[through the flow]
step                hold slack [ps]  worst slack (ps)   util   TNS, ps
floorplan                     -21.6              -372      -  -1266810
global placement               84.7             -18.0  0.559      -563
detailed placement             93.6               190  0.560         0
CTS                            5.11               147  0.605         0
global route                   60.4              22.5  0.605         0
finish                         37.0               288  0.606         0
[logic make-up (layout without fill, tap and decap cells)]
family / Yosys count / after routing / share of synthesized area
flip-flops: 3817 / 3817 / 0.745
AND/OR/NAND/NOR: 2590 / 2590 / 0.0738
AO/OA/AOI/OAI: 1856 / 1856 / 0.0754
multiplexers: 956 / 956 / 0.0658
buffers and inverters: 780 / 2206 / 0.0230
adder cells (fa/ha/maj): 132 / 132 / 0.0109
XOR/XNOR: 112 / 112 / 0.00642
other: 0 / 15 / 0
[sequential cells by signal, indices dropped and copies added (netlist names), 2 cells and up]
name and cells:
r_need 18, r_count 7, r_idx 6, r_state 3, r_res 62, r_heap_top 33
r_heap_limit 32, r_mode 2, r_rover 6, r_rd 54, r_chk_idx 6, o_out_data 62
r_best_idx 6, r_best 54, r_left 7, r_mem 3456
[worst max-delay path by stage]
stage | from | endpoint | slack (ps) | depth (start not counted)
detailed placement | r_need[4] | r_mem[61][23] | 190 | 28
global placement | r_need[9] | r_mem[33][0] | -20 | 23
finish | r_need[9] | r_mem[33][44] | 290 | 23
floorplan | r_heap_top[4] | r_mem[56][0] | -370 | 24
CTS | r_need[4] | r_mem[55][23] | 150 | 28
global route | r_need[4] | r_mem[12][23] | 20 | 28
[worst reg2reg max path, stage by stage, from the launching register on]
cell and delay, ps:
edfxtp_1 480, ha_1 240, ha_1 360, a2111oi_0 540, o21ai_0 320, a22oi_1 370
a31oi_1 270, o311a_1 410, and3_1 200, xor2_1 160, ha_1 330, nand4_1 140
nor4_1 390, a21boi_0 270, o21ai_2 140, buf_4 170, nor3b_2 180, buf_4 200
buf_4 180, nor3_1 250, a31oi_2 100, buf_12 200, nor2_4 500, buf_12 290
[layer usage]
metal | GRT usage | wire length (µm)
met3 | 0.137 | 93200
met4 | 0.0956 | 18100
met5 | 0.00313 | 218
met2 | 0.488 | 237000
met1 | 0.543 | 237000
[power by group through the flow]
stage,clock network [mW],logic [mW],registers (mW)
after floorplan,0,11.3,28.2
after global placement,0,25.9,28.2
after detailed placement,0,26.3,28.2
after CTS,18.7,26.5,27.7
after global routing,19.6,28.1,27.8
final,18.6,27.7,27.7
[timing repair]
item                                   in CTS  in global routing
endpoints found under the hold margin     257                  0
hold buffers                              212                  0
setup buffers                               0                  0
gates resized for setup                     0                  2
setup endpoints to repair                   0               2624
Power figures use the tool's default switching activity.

Task statement: Give again exactly, and only, the lines above starting at the one with "nor4_1 390, a21boi_0" and ending at the one with "met2 | 0.488 | 237000".

Answer space:
nor4_1 390, a21boi_0 270, o21ai_2 140, buf_4 170, nor3b_2 180, buf_4 200
buf_4 180, nor3_1 250, a31oi_2 100, buf_12 200, nor2_4 500, buf_12 290
[layer usage]
metal | GRT usage | wire length (µm)
met3 | 0.137 | 93200
met4 | 0.0956 | 18100
met5 | 0.00313 | 218
met2 | 0.488 | 237000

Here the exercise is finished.